Pulmonary arterial hypertension (PAH) is a fatal disease caused by a narrowing pulmonary artery and ultimately results in an increased risk of right ventricular heart failure, is a rare developing serious blood vessel disease in the lungs [1]. PAH is diagnosed with a mean pulmonary artery pressure greater than 20 mm Hg and certain clinical characteristics, including vascular dysfunction and a progressive increase in arterial obstruction and right ventricular hypertrophy [2]. Despite current treatment for PAH, which consists of conventional single-pathway and combination targeted monotherapy demonstrably, improves morbidity and mortality, the majority of patients with bad right ventricle function and myocardial stress with a high risk of death [3,4]. Thus, it is essential to find new effective molecular targets for pulmonary vascular remodeling and develop more effective therapies for PAH treatment.

Eukaryotic initiation factor 3 subunit A (EIF3A) is a main scaffolding subunit of the EIF3 complex that contributes to carcinoma development [5]. EIF3A appears essential in controlling gene expression, while in all steps of translation initiation, and it widely functions in the cellular, physiological, and pathological processes [6]. EIF3A has been reported to promote the proliferation of a variety of cells, including fibroblasts, hepatic stellate cells, and thyroid cancer cells [[7], [8], [9]]. Recent accumulating evidence suggested that EIF3A was a new anticancer drug target in the EIF family [6]. In addition, EIF3A dysfunction has been implicated in cardiovascular disease and loss of lung function. It has been demonstrated that EIF3A knockdown alleviates pulmonary and myocardial fibrosis [9,10]. EIF3A is highly expressed in a hypoxia-induced rat model of right ventricular remodeling, and restraining its expression alleviates right ventricular remodeling [10]. Similarly, the Gene Expression Omnibus (GEO; https://www.ncbi.nlm.nih.gov/geo/) database shows that EIF3A is also highly expressed in pulmonary artery smooth muscle cells (GSE2559/GPL8300/32,785) and lung tissue (GSE113439/GPL6244/7,936,614) of PAH patients [11,12], suggesting that EIF3A is a previously unknown therapeutic method of PAH. However, the role of EIF3A in PAH and the underlying mechanisms has not been explored.
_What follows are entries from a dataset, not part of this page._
`config.mk`:
```
export PLATFORM = sky130hd
export DESIGN_NAME = uart_cmd_ctrl
export DESIGN_NICKNAME = d
export VERILOG_FILES = /design/src/rtl/uart_cmd_ctrl.sv
export SDC_FILE = /design/constraint.sdc
export NUM_CORES = 1
export LEC_CHECK = 0
export BUFFER_PORTS_ARGS = -buffer_cell sky130_fd_sc_hd__buf_4
export CORE_MARGIN = 4
export CORE_UTILIZATION = 26
export DETAILED_ROUTE_END_ITERATION = 7
export PLACE_DENSITY = 0.44
export SLEW_MARGIN = 20
export SYNTH_ARGS = -nofsm -noshare
export SYNTH_HDL_FRONTEND = slang
export SYNTH_SLANG_ARGS = --single-unit
```
`constraint.sdc`:
```
create_clock -name clk -period 2.5 [get_ports clk]
set_clock_uncertainty 0.2 [all_clocks]
set_input_delay 0.625 -clock clk [delete_from_list [all_inputs] [get_ports clk]]
set_output_delay 0.625 -clock clk [all_outputs]
set_load 0.02 [all_outputs]
```
`src/rtl/uart_cmd_ctrl.sv`:
```
// ASCII command front-end: parses "wAADD" / "rAA" hex commands from a UART byte
// stream, drives a simple register bus and sends a short ASCII reply.
module uart_cmd_ctrl #(
  parameter int CLK_FREQ       = 50000000,
  parameter int TIMEOUT_CYCLES = CLK_FREQ / 10
) (
  input  logic       clk,
  input  logic       rst_n,
  input  logic [7:0] rx_data,
  input  logic       rx_valid,
  output logic [7:0] tx_data,
  output logic       tx_start,
  input  logic       tx_busy,
  output logic [7:0] reg_addr,
  output logic [7:0] reg_wdata,
  output logic       reg_we,
  output logic       reg_re,
  input  logic [7:0] reg_rdata,
  output logic       cmd_busy,
  output logic       err,
  output logic [3:0] dbg_state
);

  typedef enum logic [3:0] {
    IDLE, ADDR_HI, ADDR_LO, DATA_HI, DATA_LO, DO_WR, DO_RD, RD_WAIT,
    TX_LOAD, TX_GAP, TX_WAIT
  } state_t;

  localparam int CW = (TIMEOUT_CYCLES < 2) ? 1 : $clog2(TIMEOUT_CYCLES + 1);
  localparam logic [CW-1:0] TO_LAST = CW'(TIMEOUT_CYCLES - 1);

  // Handshake: rx_valid is a single-cycle strobe with no backpressure; bytes
  // that arrive while a command executes or a reply is sent are dropped.
  // tx_start is only raised when tx_busy is low, and tx_busy is ignored for
  // the one cycle after tx_start (TX_GAP) because the UART asserts it late.

  state_t          state_q, state_d;
  logic            is_wr_q, is_wr_d;
  logic [7:0]      addr_sh_q, addr_sh_d;
  logic [3:0]      data_hi_q, data_hi_d;
  logic [7:0]      reg_addr_q, reg_addr_d;
  logic [7:0]      reg_wdata_q, reg_wdata_d;
  logic [CW-1:0]   cnt_q, cnt_d;
  logic [3:0][7:0] resp_q, resp_d;
  logic [1:0]      resp_idx_q, resp_idx_d;
  logic [1:0]      resp_last_q, resp_last_d;
  logic            err_q, err_d;

  logic       hex_ok;
  logic [3:0] nib;
  logic       in_hex;
  logic       timeout;

  function automatic logic [4:0] hex_decode(input logic [7:0] c);
    if (c >= 8'h30 && c <= 8'h39)      hex_decode = {1'b1, c[3:0]};
    else if (c >= 8'h41 && c <= 8'h46) hex_decode = {1'b1, c[3:0] + 4'd9};
    else if (c >= 8'h61 && c <= 8'h66) hex_decode = {1'b1, c[3:0] + 4'd9};
    else                               hex_decode = 5'b0_0000;
  endfunction

  function automatic logic [7:0] nib_ascii(input logic [3:0] n);
    nib_ascii = (n < 4'd10) ? (8'h30 + {4'h0, n}) : (8'h37 + {4'h0, n});
  endfunction

  always_comb begin
    state_d     = state_q;
    is_wr_d     = is_wr_q;
    addr_sh_d   = addr_sh_q;
    data_hi_d   = data_hi_q;
    reg_addr_d  = reg_addr_q;
    reg_wdata_d = reg_wdata_q;
    resp_d      = resp_q;
    resp_idx_d  = resp_idx_q;
    resp_last_d = resp_last_q;
    err_d       = 1'b0;
    reg_we      = 1'b0;
    reg_re      = 1'b0;
    tx_start    = 1'b0;
    {hex_ok, nib} = hex_decode(rx_data);

    in_hex  = (state_q == ADDR_HI) || (state_q == ADDR_LO) ||
              (state_q == DATA_HI) || (state_q == DATA_LO);
    cnt_d   = (in_hex && !rx_valid) ? cnt_q + 1'b1 : '0;
    timeout = in_hex && !rx_valid && (cnt_q == TO_LAST);

    unique case (state_q)
      IDLE: begin
        if (rx_valid && (rx_data == 8'h77 || rx_data == 8'h72)) begin
          is_wr_d = (rx_data == 8'h77);
          state_d = ADDR_HI;
        end
      end
      ADDR_HI: begin
        if (rx_valid && hex_ok) begin
          addr_sh_d[7:4] = nib;
          state_d        = ADDR_LO;
        end
      end
      ADDR_LO: begin
        if (rx_valid && hex_ok) begin
          addr_sh_d[3:0] = nib;
          if (is_wr_q) begin
            state_d = DATA_HI;
          end else begin
            reg_addr_d = {addr_sh_q[7:4], nib};
            state_d    = DO_RD;
          end
        end
      end
      DATA_HI: begin
        if (rx_valid && hex_ok) begin
          data_hi_d = nib;
          state_d   = DATA_LO;
        end
      end
      DATA_LO: begin
        // Address/data commit only here so an aborted command leaves them intact.
        if (rx_valid && hex_ok) begin
          reg_addr_d  = addr_sh_q;
          reg_wdata_d = {data_hi_q, nib};
          state_d     = DO_WR;
        end
      end
      DO_WR: begin
        reg_we      = 1'b1;
        resp_d[0]   = 8'h4B;
        resp_d[1]   = 8'h0D;
        resp_d[2]   = 8'h0A;
        resp_d[3]   = 8'h00;
        resp_idx_d  = 2'd0;
        resp_last_d = 2'd2;
        state_d     = TX_LOAD;
      end
      DO_RD: begin
        reg_re  = 1'b1;
        state_d = RD_WAIT;
      end
      RD_WAIT: begin
        resp_d[0]   = nib_ascii(reg_rdata[7:4]);
        resp_d[1]   = nib_ascii(reg_rdata[3:0]);
        resp_d[2]   = 8'h0D;
        resp_d[3]   = 8'h0A;
        resp_idx_d  = 2'd0;
        resp_last_d = 2'd3;
        state_d     = TX_LOAD;
      end
      TX_LOAD: begin
        if (!tx_busy) begin
          tx_start = 1'b1;
          state_d  = TX_GAP;
        end
      end
      TX_GAP: state_d = TX_WAIT;
      TX_WAIT: begin
        if (!tx_busy) begin
          if (resp_idx_q == resp_last_q) begin
            state_d = IDLE;
          end else begin
            resp_idx_d = resp_idx_q + 2'd1;
            state_d    = TX_LOAD;
          end
        end
      end
      default: state_d = IDLE;
    endcase

    // Aborts override whatever the hex state decided above.
    if (in_hex && rx_valid && !hex_ok) begin
      err_d       = 1'b1;
      resp_d[0]   = 8'h3F;
      resp_d[1]   = 8'h0D;
      resp_d[2]   = 8'h0A;
      resp_d[3]   = 8'h00;
      resp_idx_d  = 2'd0;
      resp_last_d = 2'd2;
      addr_sh_d   = addr_sh_q;
      data_hi_d   = data_hi_q;
      reg_addr_d  = reg_addr_q;
      reg_wdata_d = reg_wdata_q;
      state_d     = TX_LOAD;
    end else if (timeout) begin
      err_d   = 1'b1;
      state_d = IDLE;
    end
  end

  always_ff @(posedge clk or negedge rst_n) begin
    if (!rst_n) begin
      state_q     <= IDLE;
      is_wr_q     <= 1'b0;
      addr_sh_q   <= 8'h00;
      data_hi_q   <= 4'h0;
      reg_addr_q  <= 8'h00;
      reg_wdata_q <= 8'h00;
      cnt_q       <= '0;
      resp_q      <= '0;
      resp_idx_q  <= 2'd0;
      resp_last_q <= 2'd0;
      err_q       <= 1'b0;
    end else begin
      state_q     <= state_d;
      is_wr_q     <= is_wr_d;
      addr_sh_q   <= addr_sh_d;
      data_hi_q   <= data_hi_d;
      reg_addr_q  <= reg_addr_d;
      reg_wdata_q <= reg_wdata_d;
      cnt_q       <= cnt_d;
      resp_q      <= resp_d;
      resp_idx_q  <= resp_idx_d;
      resp_last_q <= resp_last_d;
      err_q       <= err_d;
    end
  end

  assign tx_data   = resp_q[resp_idx_q];
  assign reg_addr  = reg_addr_q;
  assign reg_wdata = reg_wdata_q;
  assign err       = err_q;
  assign cmd_busy  = (state_q != IDLE);
  assign dbg_state = state_q;

endmodule

```
==> flow_summary_export.csv <==
group,metric,value,unit
layout,area_growth_syn_to_layout,29.6,%
timing,finalHoldViolations,0,
yosys,ys_types,56,
yosys,synth-edff-count,0,
layout,n_antenna_cell,0,
setup_path,start_kind,"input port",
timing,post-route-period-util,0.977,
clock_tree,cts_tree,"yes",
yosys,yosys.area.top_type,"dfrtp_1",
setup_path,path_max_fanout,6,
yosys,synth_flop_cell,"dfrtp_1",
timing,slew_viol_final,0,
worst_hold_path,hp-class,"register to register",
die,core.rowCount,44,
grt,grt_max_degree,52,
routing,wl_per_cell,14.6,um
yosys,synth.most_common_cell,"dfrtp_1",
grt,antenna_found_initial,0,
routing,drt-total-wl,9.74,mm
grt,met2_usage,0.190,
routing,drcViolationCount,0,
die,die_h,130,um
grt,grt_pass1_wl,16.0,mm
routing,first_pass_iters,4,
pwr,powerDensity,820,mW/mm^2
layout,drive_above_1_share,0.273,
die,io_pins,53,
timing,rsz0062_at_grt,"true",
timing,setup-tns-final,0,ns
yosys,synth_seq_area_share,0.489,
setup_path,crit_type,"input port to register",
clock_tree,htreeDepth,3,
routing,viasPerCell,4.68,
yosys,syn_area,0.00389,mm^2
die,die_width,130,um
clock_tree,clk_latency,0.34,ns
placed_design,gp_congestion,0.806,
yosys,syn_nets,428,
grt,overflow,0,
timing,whs,0.256,ns
yosys,yosysWarnings,0,
clock_tree,cts_buffers,9,
yosys,syn_avg_cell_area,9.73,um^2
pwr,max-vdd-ir-drop,318,uV
timing,fin_crit,2.44,ns
setup_path,critPathArrivalTime,2.51,ns
flow_run,maxCapViolCount,0,
setup_path,critPathRequiredTime,2.56,ns
yosys,synth_common_cells,"dfrtp_1 (76), nor2_1 (48), nand2_1 (43), o21ai_0 (28), a21oi_1 (22)",
yosys,ys_ff_latch,76,
clock_tree,clockRootBuffer,"clkbuf_16",
layout,fill_cells,1471,
pwr,p_leak,2.21,nW
clock_tree,clockBufferDepth,2,
grt,grt_pass1_vias,3068,
die,start_util,0.267,
clock_tree,clk_pin_slew,0.06,ns
timing,fmax,0.409,GHz
die,coreArea,0.0146,mm^2
placed_design,dpl.hpwl,7.31,mm
clock_tree,clock_sinks,76,
setup_path,cp-end-kind,"register",
yosys,syn_inst,400,
timing,setup_viol,0,
routing,drt_iter0_drc,165,
layout,layout.nets,508,
grt,use_met1,0.158,
placed_design,io_buffers,51,
grt,grt_use_met3,0.0372,
grt,busiest_layer,"met2",
run_status,outcome,"complete, no violations",
die,die_area,0.0170,mm^2
routing,vias,3124,
yosys,synth_top_area_share,0.489,
routing,antenna_left,0,
yosys,synth.area.top_cells,"dfrtp_1 (49%), nor2_1 (4.6%), nand2_1 (4.1%), o21ai_0 (3.6%), mux2_2 (3.5%)",
grt,gr-usage-all-layers,0.121,
yosys,async_flop_share,1.00,
-- power by group --
group	internal (W)	switching (W)
clock network	0.000848	0.000497
logic	0.000558	0.000737
registers	0.00138	0.000116
total	0.00279	0.00135
-- worst paths after layout --
kind                       depth (start not counted)  startpoint  slack (ns)            end
setup / recovery                                   7  rx_data[3]        0.06   dbg_state[1]
hold / removal                                     1    cnt_q[0]        0.26       cnt_q[0]
setup reg to reg                                   6   cnt_q[12]        0.36   dbg_state[2]
hold reg to reg                                    1    cnt_q[0]        0.26       cnt_q[0]
max in group asynchronous                          3       rst_n        0.94  resp_idx_q[0]
min in group asynchronous                          2       rst_n        0.54   reg_wdata[0]
-- worst max-delay path: stages --
cell,delay [ns]
buf_4,0.11
or3b_4,0.42
or4_4,0.58
nand2b_4,0.13
o2111ai_4,0.14
or3b_1,0.37
a31oi_1,0.12
-- layout make-up --
| cell class | instances | area [um^2] | area share |
|---|---|---|---|
| Sequential cell | 76 | 1900 | 0.378 |
| Inverter | 13 | 48.8 | 0.00968 |
| Timing Repair Buffer | 84 | 646 | 0.128 |
| Tap cell | 184 | 230 | 0.0456 |
| Multi-Input combinational cell | 296 | 1900 | 0.377 |
| Clock inverter | 3 | 45.0 | 0.00893 |
| Clock buffer | 12 | 267 | 0.0528 |
-- per-stage QoR --
step	std cells	setup slack [ns]	instance area, um^2	total power (W)	util
3_5_place_dp	652	-0.328	4710	0.00283	0.323
6_report	668	0.0568	5040	0.00414	0.346
5_1_grt	668	-0.0165	5040	0.00440	0.346
2_1_floorplan	400	-0.0884	3930	0.00227	-
3_3_place_gp	652	-0.310	4710	0.00282	0.323
4_1_cts	668	0.0179	5030	0.00422	0.345
-- routing by layer --
metal | vias up | wire length (um)
li1 | 1550 | -
met5 | - | 0
met2 | 40 | 4740
met3 | 13 | 371
met1 | 1521 | 4490
met4 | 0 | 139
-- layout by cell type, fill, tap and decap left out, drive strengths merged, types with 4 or more instances in the layout --
| cell | count |
|---|---|
| xnor2 | 8 |
| nand2 | 43 |
| a31oi | 4 |
| inv | 13 |
| and3 | 5 |
| buf | 83 |
| or3 | 6 |
| nor2 | 48 |
| xor2 | 14 |
| o31ai | 5 |
| mux2i | 6 |
| nand4 | 6 |
| nor2b | 7 |
| a21oi | 22 |
| nor3 | 4 |
| nand3 | 18 |
| dfrtp | 76 |
| nand2b | 8 |
| and2 | 4 |
| o21ai | 30 |
| ha | 8 |
| clkbuf | 12 |
| mux2 | 12 |
-- repair_timing --
action / 4_1_cts / 5_1_grt
endpoints found under the hold margin: 8 / 0
hold buffers: 1 / 0
gates resized for setup: 0 / 5
setup buffers: 0 / 0
setup endpoints to repair: 0 / 5
-- flip-flops by register name, indices dropped and copies added, names as in the netlist --
register	flops
cnt_q	23
resp_q	16
addr_sh_q	8
reg_addr	8
reg_wdata	8
data_hi_q	4
dbg_state	4
resp_idx_q	2
err	1
is_wr_q	1
resp_last_q	1
-- cell families (layout without fill, tap and decap cells) --
family                   Yosys count  count (layout)  synth area share
adder cells (fa/ha/maj)            8               8            0.0257
AND/OR/NAND/NOR                  168             168             0.220
multiplexers                      20              20            0.0617
AO/OA/AOI/OAI                     77              77             0.122
other                              1               1          0.000963
flip-flops                        76              76             0.489
XOR/XNOR                          22              22            0.0495
buffers and inverters             28             112            0.0315
Note: power is estimated with default switching activity, not from simulation.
At the molecular level, we here identified histone deacetylases 1 (HDAC1) as a potential target of EIF3A. Firstly, a reanalysis of a dataset on bladder cancer that is downloaded from the GEO database finds that ELF3A positively regulates the expression of HDAC1 [13]. Moreover, there is distinct evidence that inhibition of HDAC1 in PAH patients and animal models contributes to alleviate PAH and inhibits the proliferation and migration of pulmonary artery smooth muscle cells (PASMCs) [[14], [15], [16]]. Beyond its roles in cancer and PAH, HDAC1 is involved in myocardial dysfunction through its effects on cell proliferation and autophagy via PTEN/AKT/mTOR pathway [17,18]. Emerging evidence indicates that the PTEN/AKT pathways trigger PASMC proliferation and apoptosis imbalance in rats with hypoxic PAH [19]. Furthermore, PI3K/AKT pathway plays an important role in pulmonary vascular remodeling. Inhibition of the PI3K expression and AKT phosphorylation could impede the proliferation of PASMCs and attenuate pulmonary vascular remodeling [20]. Therefore, we hypothesized that EIF3A might mediate its effects on the process of PAH through the regulation of the HDAC1-mediated PTEN/PI3K/AKT pathway.
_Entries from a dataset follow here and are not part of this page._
--- src/rtl/axi_lite_reg_pkg.sv ---
// Shared constants, FSM state types and the byte-strobe merge helper for the
// AXI4-Lite DMA configuration register block.
package axi_lite_reg_pkg;

  localparam logic [1:0] RESP_OKAY   = 2'b00;
  localparam logic [1:0] RESP_DECERR = 2'b11;

  localparam logic [31:0] CTRL_OFS   = 32'h0;
  localparam logic [31:0] SRC_OFS    = 32'h4;
  localparam logic [31:0] DST_OFS    = 32'h8;
  localparam logic [31:0] LEN_OFS    = 32'hC;
  localparam logic [31:0] STATUS_OFS = 32'h10;

  localparam int CTRL_START  = 0;
  localparam int CTRL_IRQ_EN = 1;
  localparam int STAT_BUSY   = 0;
  localparam int STAT_DONE   = 1;

  // Widest register the merge helper handles; callers cast in and out.
  localparam int MAX_W    = 64;
  localparam int MAX_STRB = MAX_W / 8;

  typedef enum logic [1:0] {W_IDLE, W_DATA, W_RESP} w_state_t;
  typedef enum logic       {R_IDLE, R_DATA}         r_state_t;

  function automatic logic [MAX_W-1:0] strb_merge(input logic [MAX_W-1:0]    old,
                                                  input logic [MAX_W-1:0]    data,
                                                  input logic [MAX_STRB-1:0] strb);
    logic [MAX_W-1:0] res;
    res = old;
    for (int i = 0; i < MAX_STRB; i++) begin
      if (strb[i]) res[8*i +: 8] = data[8*i +: 8];
    end
    return res;
  endfunction

endpackage
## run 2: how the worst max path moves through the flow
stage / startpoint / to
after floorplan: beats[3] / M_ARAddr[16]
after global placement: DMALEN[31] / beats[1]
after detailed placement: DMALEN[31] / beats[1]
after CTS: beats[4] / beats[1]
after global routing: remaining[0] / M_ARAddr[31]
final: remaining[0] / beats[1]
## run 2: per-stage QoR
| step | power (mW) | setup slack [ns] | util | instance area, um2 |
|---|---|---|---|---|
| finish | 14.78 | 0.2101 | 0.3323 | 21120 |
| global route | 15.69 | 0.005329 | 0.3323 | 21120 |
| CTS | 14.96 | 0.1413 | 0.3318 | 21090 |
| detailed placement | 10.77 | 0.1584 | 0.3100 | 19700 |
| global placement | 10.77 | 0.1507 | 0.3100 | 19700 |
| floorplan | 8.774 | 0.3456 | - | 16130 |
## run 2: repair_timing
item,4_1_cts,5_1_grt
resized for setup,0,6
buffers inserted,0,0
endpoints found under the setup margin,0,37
`src/rtl/fpaddsub_pkg.sv`:
```
// Shared widths, GRS field layout and operand unpack helpers for the FP add/sub datapath.
package fpaddsub_pkg;

   localparam int unsigned EXP_W_DEF  = 8;
   localparam int unsigned MAN_W_DEF  = 23;
   localparam int unsigned WORD_W_DEF = EXP_W_DEF + MAN_W_DEF + 1;
   localparam int unsigned EXT_W_DEF  = MAN_W_DEF + 4;

   // Guard/round/sticky bits sit below the mantissa in the extended field
   localparam int unsigned GRS_W = 3;
   localparam int unsigned G_OFS = 2;
   localparam int unsigned R_OFS = 1;
   localparam int unsigned S_OFS = 0;

   // Exponents are widened to this size when handed to the helpers
   localparam int unsigned UNPACK_W = 32;

   // Hidden bit: set for normal numbers, clear for zero/denormal
   function automatic logic hidden_bit(input logic [UNPACK_W-1:0] e);
      return (e != '0);
   endfunction

   // Effective exponent: denormals and zero behave as exponent 1
   function automatic logic [UNPACK_W-1:0] eff_exp(input logic [UNPACK_W-1:0] e);
      return (e == '0) ? UNPACK_W'(1) : e;
   endfunction

endpackage

```
`src/rtl/fpaddsub_shift_sticky.sv`:
```
// Combinational right shifter with saturation; every bit shifted out is folded into the sticky LSB.
module fpaddsub_shift_sticky
   import fpaddsub_pkg::*;
#(
   parameter int unsigned EXT_W = EXT_W_DEF,
   parameter int unsigned SH_W  = EXP_W_DEF
) (
   input  logic [EXT_W-1:0] din,
   input  logic [SH_W-1:0]  sh,
   output logic [EXT_W-1:0] dout_c
);

   logic [EXT_W-1:0] shifted;
   logic [EXT_W-1:0] mask;
   logic             lost;

   // Shift, collect lost bits, or collapse everything into sticky when the shift overruns the field
   always_comb begin
      shifted = '0;
      mask    = '0;
      lost    = 1'b0;
      dout_c  = '0;
      if (32'(sh) > (EXT_W - 1)) begin
         dout_c = EXT_W'(|din);
      end else begin
         shifted        = din >> sh;
         mask           = ~({EXT_W{1'b1}} << sh);
         lost           = |(din & mask);
         dout_c         = shifted;
         dout_c[S_OFS]  = shifted[S_OFS] | lost;
      end
   end

endmodule

```
`src/rtl/fpaddsub_align_pipe.sv`:
```
// Two-stage operand alignment for the FP adder: stage 1 unpacks/compares/swaps, stage 2 aligns the smaller mantissa.
module fpaddsub_align_pipe
   import fpaddsub_pkg::*;
#(
   parameter int unsigned EXP_W = EXP_W_DEF,
   parameter int unsigned MAN_W = MAN_W_DEF
) (
   input  logic               CLK,
   input  logic               RST_N,
   input  logic [EXP_W+MAN_W:0] A,
   input  logic [EXP_W+MAN_W:0] B,
   input  logic               Op,
   input  logic               InValid,
   output logic               InReady,
   output logic               OutValid,
   input  logic               OutReady,
   output logic [EXP_W-1:0]   Es,
   output logic               MaxAB,
   output logic [MAN_W:0]     Mmax,
   output logic [MAN_W+3:0]   Mmin,
   output logic               Sa,
   output logic               Sb,
   output logic               ExcInf,
   output logic               ExcNaN
);

   localparam int unsigned WORD_W = EXP_W + MAN_W + 1;
   localparam int unsigned MAG_W  = EXP_W + MAN_W;
   localparam int unsigned EXT_W  = MAN_W + 1 + GRS_W;

   // Stage-1 combinational unpack/compare results
   logic [EXP_W-1:0] ea, eb, eea, eeb;
   logic [MAN_W-1:0] fa, fb;
   logic             ha, hb, b_big;
   logic [EXP_W-1:0] s1n_es, s1n_diff;
   logic [MAN_W:0]   s1n_mmax, s1n_mmin;
   logic             s1n_inf, s1n_nan;

   // Stage-1 registers
   logic             s1_v;
   logic [EXP_W-1:0] s1_es, s1_diff;
   logic [MAN_W:0]   s1_mmax, s1_mmin;
   logic             s1_maxab, s1_sa, s1_sb, s1_inf, s1_nan;

   logic             adv2;
   logic [EXT_W-1:0] s2n_mmin_c;

   // Stage 2 advances when empty or drained this cycle; stage 1 may load when stage 2 can take its contents
   assign adv2    = !OutValid | OutReady;
   assign InReady = !s1_v | adv2;

   // Unpack both operands, order by magnitude and form the exponent difference
   always_comb begin
      ea       = A[WORD_W-2 -: EXP_W];
      eb       = B[WORD_W-2 -: EXP_W];
      fa       = A[MAN_W-1:0];
      fb       = B[MAN_W-1:0];
      ha       = hidden_bit(UNPACK_W'(ea));
      hb       = hidden_bit(UNPACK_W'(eb));
      eea      = EXP_W'(eff_exp(UNPACK_W'(ea)));
      eeb      = EXP_W'(eff_exp(UNPACK_W'(eb)));
      b_big    = B[MAG_W-1:0] > A[MAG_W-1:0];
      s1n_es   = eea;
      s1n_mmax = {ha, fa};
      s1n_mmin = {hb, fb};
      s1n_diff = eea - eeb;
      if (b_big) begin
         s1n_es   = eeb;
         s1n_mmax = {hb, fb};
         s1n_mmin = {ha, fa};
         s1n_diff = eeb - eea;
      end
      s1n_inf = ((&ea) && (fa == '0)) || ((&eb) && (fb == '0));
      s1n_nan = ((&ea) && (fa != '0)) || ((&eb) && (fb != '0));
   end

   // Stage-1 register: capture the ordered operands on every accepted transfer
   always_ff @(posedge CLK or negedge RST_N) begin
      if (!RST_N) begin
         s1_v     <= 1'b0;
         s1_es    <= '0;
         s1_diff  <= '0;
         s1_mmax  <= '0;
         s1_mmin  <= '0;
         s1_maxab <= 1'b0;
         s1_sa    <= 1'b0;
         s1_sb    <= 1'b0;
         s1_inf   <= 1'b0;
         s1_nan   <= 1'b0;
      end else if (InReady) begin
         s1_v <= InValid;
         if (InValid) begin
            s1_es    <= s1n_es;
            s1_diff  <= s1n_diff;
            s1_mmax  <= s1n_mmax;
            s1_mmin  <= s1n_mmin;
            s1_maxab <= b_big;
            s1_sa    <= A[WORD_W-1];
            s1_sb    <= B[WORD_W-1] ^ Op;
            s1_inf   <= s1n_inf;
            s1_nan   <= s1n_nan;
         end
      end
   end

   fpaddsub_shift_sticky #(
      .EXT_W (EXT_W),
      .SH_W  (EXP_W)
   ) u_shift (
      .din    ({s1_mmin, GRS_W'(0)}),
      .sh     (s1_diff),
      .dout_c (s2n_mmin_c)
   );

   // Stage-2 register: holds the aligned result stable under backpressure
   always_ff @(posedge CLK or negedge RST_N) begin
      if (!RST_N) begin
         OutValid <= 1'b0;
         Es       <= '0;
         MaxAB    <= 1'b0;
         Mmax     <= '0;
         Mmin     <= '0;
         Sa       <= 1'b0;
         Sb       <= 1'b0;
         ExcInf   <= 1'b0;
         ExcNaN   <= 1'b0;
      end else if (adv2) begin
         OutValid <= s1_v;
         if (s1_v) begin
            Es     <= s1_es;
            MaxAB  <= s1_maxab;
            Mmax   <= s1_mmax;
            Mmin   <= s2n_mmin_c;
            Sa     <= s1_sa;
            Sb     <= s1_sb;
            ExcInf <= s1_inf;
            ExcNaN <= s1_nan;
         end
      end
   end

endmodule

```
===== config.mk =====
export PLATFORM = sky130hd
export DESIGN_NAME = uart_rx_jogada
export DESIGN_NICKNAME = d
export VERILOG_FILES = /design/src/rtl/uart_rx_jogada.sv
export SDC_FILE = /design/constraint.sdc
export NUM_CORES = 1
export LEC_CHECK = 0
export BUFFER_PORTS_ARGS = -buffer_cell sky130_fd_sc_hd__clkbuf_2
export CORE_MARGIN = 2
export CORE_UTILIZATION = 35
export CTS_BUF_LIST = sky130_fd_sc_hd__clkbuf_4
export DETAILED_ROUTE_END_ITERATION = 16
export PLACE_DENSITY = 0.6
export SLEW_MARGIN = 20
export SYNTH_ARGS = -nofsm -noshare
export SYNTH_HDL_FRONTEND = slang
export SYNTH_SLANG_ARGS = --single-unit

===== constraint.sdc =====
create_clock -name clock -period 5.6 [get_ports clock]
set_input_delay 1.12 -clock clock [delete_from_list [all_inputs] [get_ports clock]]
set_output_delay 1.12 -clock clock [all_outputs]
set_load 0.05 [all_outputs]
In the present study, a monocrotaline (MCT)-induced PAH rat model was constructed, and we examined adeno-associated virus serotype 1 (AAV1) mediated knockdown of EIF3A modulated vascular remodeling and PASMC function in the PAH progression. Our in vitro and in vivo results demonstrated that EIF3A/HDAC1 could be a potential molecular axis in PAH progression. The current study suggests that targeting of EIF3A/HDAC1 may suppress the biological abnormalities of PASMCs and eventually block the development of PAH.